When you reach the line containing "wire c_b2 = co2[1]" in the entries below, begin reproducing lines exactly, and stop once the line containing "export DESIGN_NICKNAME = Extra2LPTop" is done.

Dataset entries ▸
——

This is an optimization exercise on Yosys and OpenROAD, whose aim is small area and a short achievable clock period, not a production implementation.
At most, simulation tests tie the RTL to the original design; equivalence was not proved.
No functional check of the RTL was part of run 1.
No activity file was given, so power comes from the tool's default toggle rates.

## flow/design.v (module list and top-level ports; edited modules follow where they fit)
// module mk_mac: 961 lines
module mk_mac(CLK,
	      RST_N,
	      put_inp_A_a,
	      EN_put_inp_A,
	      RDY_put_inp_A,
	      put_inp_B_b,
	      EN_put_inp_B,
	      RDY_put_inp_B,
	      put_inp_C_c,
	      EN_put_inp_C,
	      RDY_put_inp_C,
	      put_inp_sel_sel,
	      EN_put_inp_sel,
	      RDY_put_inp_sel,
	      get_mac_op,
	      RDY_get_mac_op);
  // ...
==> flow/flow/run.sh <==
#!/bin/bash
# Standard synthesis, then the standard layout steps with faster port
# buffers and a tighter timing-repair target.
set -e
bash standard.sh synth > synth.log 2>&1
bash standard.sh "BUFFER_PORTS_ARGS=-buffer_cell sky130_fd_sc_hd__buf_2" SETUP_SLACK_MARGIN=6 finish > layout.log 2>&1
==> flow/standard.sh <==
#!/bin/bash
# synth_recipe.tcl (not shown) runs the flow's synth.tcl, then flattens the netlist and writes it again
# the make line also repeats each setting of config.mk as NAME=value (left out here)
make -C /OpenROAD-flow-scripts/flow DESIGN_CONFIG=/design/flow/config.mk WORK_HOME=/design/flow/orfs CLKGATE_MAP_FILE= SYNTH_SCRIPT=/design/flow/synth_recipe.tcl "${@:-finish}"
==> flow/config.mk <==
export PLATFORM = sky130hd
export DESIGN_NAME = mk_mac
export DESIGN_NICKNAME = mk_mac
export VERILOG_FILES = /design/flow/design.v
export SDC_FILE = /design/flow/constraint.sdc
export NUM_CORES = 8
export LEC_CHECK = 0
export ABC_AREA = 1
export CAP_MARGIN = 20
export CORE_MARGIN = 2
export CORE_UTILIZATION = 65
export CTS_CLUSTER_DIAMETER = 100
export CTS_CLUSTER_SIZE = 30
export PLACE_DENSITY = 0.75
export SLEW_MARGIN = 20
==> flow/constraint.sdc <==
create_clock -name core_clock -period 9.0 [get_ports {CLK}]
set_input_delay 1.8000 -clock core_clock [delete_from_list [all_inputs] [get_ports {CLK}]]
set_output_delay 1.8000 -clock core_clock [all_outputs]
set_load 0.01 [all_outputs]
==> impl_metrics.json, run 1 <==
{
  "synth_fa_ha_area_share_pct": 9.29,
  "wl_met1_um": 23900,
  "startpoint": "rg_A[1]$_DFFE_PP_",
  "post_cts_buffers": 0,
  "yosys_register_bits": 645,
  "drive_above_1_share_pct": 7.69,
  "buffer_area_share_pct": 2.49,
  "busiest_layer": "met2",
  "path_depth": 9,
  "post-dp-hpwl_um": 42200,
  "portBuffers": 102,
  "comb_power_share_pct": 35.4,
  "taps": 525,
  "reg2reg_slack_ns": 6.09,
  "final_cell_mix": "747 x nand2_1, 542 x dfxtp_1, 347 x inv_1, 201 x nand3_1, 187 x nor2_1",
  "period_share_pct": 32.3,
  "grtUsageTotal_pct": 26.4,
  "area_delta_synth_final_pct": 6.34,
  "hp-class": "reg2reg",
  "status": "no timing/DRC/antenna violations",
  "internal_power_mw": 5.19,
  "crit_buf_inv": 4,
  "cap_viol_max_count": 0,
  "slowest_delay_ns": 0.54,
  "yosys-top-cells-count": "747 x nand2_1, 549 x dfxtp_1, 350 x inv_1",
  "hold_viol": 0,
  "htreeDepth": 1,
  "nFlopsAndLatches": 645,
  "cts_root_buf": "clkbuf_16",
  "min_period_ns": 2.91,
  "pre_cts_slack_ns": 5.62,
  "crit_slowest_cell": "fa_1",
  "place_congestion": 0.918,
  "utilization_pct": 69.7,
  "ys_async_sr_fraction_pct": 0,
  "muxShareOfSynthArea_pct": 0.194,
  "reg2reg_to": "t0_r1[8]$_DFF_P_",
  "synth_warnings": 1,
  "crit_family": "adder cells"
}
Source: an optimization exercise on an open RTL-to-GDS flow (aim: small area and a short achievable clock period). Production flows keep margins and buffers that such runs may drop. The RTL was checked by simulation tests, not by an equivalence proof against the original design. Power is estimated from default activity; no workload was simulated.

==> flow/design.v <==
`timescale 1ns / 1ps
module Extra2LPTop(
    input clk,
    input rst,
    input [31:0] A_in,
    input [31:0] B_in,
    input [31:0] C_in,
    output [35:0] Q
    );
    localparam B1 = 11;    
    localparam B2 = 22;
    wire [31:0] c_sh = {2'b00, C_in[31:2]};
    wire [31:0] s0 = A_in ^ B_in ^ c_sh;
    wire [31:0] k0 = (A_in & B_in) | (A_in & c_sh) | (B_in & c_sh);
    wire [33:0] x0 = {2'b00, s0};
    wire [33:0] y0 = {1'b0, k0, 1'b0};
    wire [33:0] g0 = x0 & y0;
    wire [33:0] p0 = x0 ^ y0;
    reg [32:0] g1;           
    reg [33:0] p1;
    reg [1:0]  cl1;
    always @(posedge clk) begin
        g1  <= g0[32:0];
        p1  <= p0;
        cl1 <= C_in[1:0];
    end
    reg [33:0] gg, pp;       
    reg [33:0] cin;          
    reg [2:0]  cout;         
    integer i, l, st;
    always @(*) begin
        gg = {1'b0, g1};
        pp = p1;
        for (l = 1; l < 32; l = l * 2) begin
            for (i = 33; i >= 0; i = i - 1) begin
                st = (i >= B2) ? B2 : (i >= B1) ? B1 : 0;
                if (((i - st) & l) != 0 && ((i - st) & ~(l - 1)) - 1 + st >= st) begin
                    gg[i] = gg[i] | (pp[i] & gg[((i - st) & ~(2*l - 1)) + l - 1 + st]);
                    pp[i] = pp[i] & pp[((i - st) & ~(2*l - 1)) + l - 1 + st];
                end
            end
        end
        cin = 34'd0;
        for (i = 1; i < 34; i = i + 1)
            if (i != B1 && i != B2) cin[i] = gg[i-1];
        cout[0] = gg[B1-1];
        cout[1] = gg[B2-1];
    end
    wire [33:0] u1 = p1 ^ cin;
    reg        ph;
    reg        qa, qb;
    reg [33:0] u2;
    reg [1:0]  co2;
    reg [1:0]  cl2;
    reg [35:0] result;
    wire c_b1 = co2[0];
    wire c_b2 = co2[1] | (co2[0] & (&u2[B2-1:B1]));
    reg [B2-B1-1:0] mid;
    reg [33-B2:0]   top;
    integer j;
    always @(*) begin
        for (j = B1; j < B2; j = j + 1)
            mid[j-B1] = u2[j] ^ (c_b1 & (&(u2 | ~(((34'd1 << j) - 34'd1) & ~((34'd1 << B1) - 34'd1)))));
        for (j = B2; j < 34; j = j + 1)
            top[j-B2] = u2[j] ^ (c_b2 & (&(u2 | ~(((34'd1 << j) - 34'd1) & ~((34'd1 << B2) - 34'd1)))));
    end
    always @(posedge clk) begin
        if (rst) begin
            ph <= 1'b1;
            qa <= 1'b1;
            qb <= 1'b0;
        end else begin
            ph <= ~ph;
            qa <= ~qa;
            qb <= ~qb;
        end
        if (ph) begin
            u2  <= u1;
            co2 <= cout[1:0];
            cl2 <= cl1;
        end
        result <= ({top, mid, u2[B1-1:0], cl2} & {36{qa}}) | (result & {36{qb}});
    end
    assign Q = result;
endmodule
==> flow/config.mk <==
export PLATFORM = sky130hd
export DESIGN_NAME = Extra2LPTop
export DESIGN_NICKNAME = Extra2LPTop
export VERILOG_FILES = /design/flow/design.v
export SDC_FILE = /design/flow/constraint.sdc
export NUM_CORES = 4
export LEC_CHECK = 0
export ABC_AREA = 1
export CAP_MARGIN = 20
export CORE_MARGIN = 2
export CORE_UTILIZATION = 40
export SETUP_SLACK_MARGIN = 2.3
export SLEW_MARGIN = 20
==> flow/constraint.sdc <==
create_clock -name core_clock -period 4.0 [get_ports {clk}]
set_input_delay 0.8000 -clock core_clock [delete_from_list [all_inputs] [get_ports {clk}]]
set_output_delay 0.8000 -clock core_clock [all_outputs]
set_load 0.01 [all_outputs]
standard.sh (not shown) runs the stock make flow with config.mk's settings and CLKGATE_MAP_FILE= SYNTH_SCRIPT=/design/flow/synth_recipe.tcl, a recipe that flattens the netlist after the stock synthesis.
==> flow/flow/run.sh <==
#!/bin/bash
# Standard ORFS layout (the standard.sh, standard synthesis), with:
#  - port buffers of sky130_fd_sc_hd__buf_1 instead of the default delay buffer
#  - clock tree of clkbuf_4 cells under a clkbuf_16 root, without dummy balancing loads
cp standard.sh standard_sh.log
export BUFFER_PORTS_ARGS="-buffer_cell sky130_fd_sc_hd__buf_1"
export CTS_ARGS="-sink_clustering_enable -repair_clock_nets -dont_use_dummy_load -buf_list sky130_fd_sc_hd__clkbuf_4 -root_buf sky130_fd_sc_hd__clkbuf_16"
bash standard.sh > standard.log 2>&1
Change:
--- a/flow/design.v
+++ b/flow/design.v
@@ -50,4 +50,5 @@
     reg        ph;
     reg        qa, qb;
+    reg        pn;       
     reg [33:0] u2;
     reg [1:0]  co2;
@@ -68,16 +69,14 @@
         if (rst) begin
             ph <= 1'b1;
+            pn <= 1'b0;
             qa <= 1'b1;
             qb <= 1'b0;
         end else begin
             ph <= ~ph;
+            pn <= ~pn;
             qa <= ~qa;
             qb <= ~qb;
         end
-        if (ph) begin
-            u2  <= u1;
-            co2 <= cout[1:0];
-            cl2 <= cl1;
-        end
+        {co2, cl2, u2} <= ({cout[1:0], cl1, u1} & {38{ph}}) | ({co2, cl2, u2} & {38{pn}});
         result <= ({top, mid, u2[B1-1:0], cl2} & {36{qa}}) | (result & {36{qb}});
     end
Result: Global-route usage came out higher by 2.7 points. Clock power hardly moves. Power rises by 2.7%. Design area rises by 1.3%. Synthesized cell count rises by 21%. Setup slack got worse by 0.0079 ns. Core utilization rises by 0.23 points. Wire length increases by 24%. Sequential share of layout area drops by 5.6 points. Die area climbs by 1.8%.

[separate check: timing with driven ports]
In the flow no input, the clock included, has a driving cell. The finished layouts below were timed again as built, in two steps.
Step 1 sets driving cells, clkbuf_16 on the clock port and buf_2 on the other inputs (assumed; they add their load-dependent delay and slew).
Step 2 adds t to the input delays and takes it off the output delays; t is the mean of the earliest and latest rising clock arrival at the registers after step 1. Input paths then give back, and output paths get back, about the clock's delay inside the block.
Three values: no drivers, after step 1, after step 2; two values: the first two.
| run | t, ns | setup slack, ns | worst hold slack (ns) | worst setup path after step 2 |
|---|---|---|---|---|
| the first run | 0.393 | 2.349 / 2.309 / 2.191 | 0.404 / 0.404 / 0.404 | input to register |
| the second run | 0.384 | 2.341 / 2.302 / 2.171 | 0.454 / 0.454 / 0.454 | input to register |
After both steps setup and hold are still met in every run listed. For the second run, which loses most, drivers alone change the setup slack by -0.039 ns; drivers and shift together by -0.170 ns.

——

Answer below ▸
    wire c_b2 = co2[1] | (co2[0] & (&u2[B2-1:B1]));
    reg [B2-B1-1:0] mid;
    reg [33-B2:0]   top;
    integer j;
    always @(*) begin
        for (j = B1; j < B2; j = j + 1)
            mid[j-B1] = u2[j] ^ (c_b1 & (&(u2 | ~(((34'd1 << j) - 34'd1) & ~((34'd1 << B1) - 34'd1)))));
        for (j = B2; j < 34; j = j + 1)
            top[j-B2] = u2[j] ^ (c_b2 & (&(u2 | ~(((34'd1 << j) - 34'd1) & ~((34'd1 << B2) - 34'd1)))));
    end
    always @(posedge clk) begin
        if (rst) begin
            ph <= 1'b1;
            qa <= 1'b1;
            qb <= 1'b0;
        end else begin
            ph <= ~ph;
            qa <= ~qa;
            qb <= ~qb;
        end
        if (ph) begin
            u2  <= u1;
            co2 <= cout[1:0];
            cl2 <= cl1;
        end
        result <= ({top, mid, u2[B1-1:0], cl2} & {36{qa}}) | (result & {36{qb}});
    end
    assign Q = result;
endmodule
==> flow/config.mk <==
export PLATFORM = sky130hd
export DESIGN_NAME = Extra2LPTop
export DESIGN_NICKNAME = Extra2LPTop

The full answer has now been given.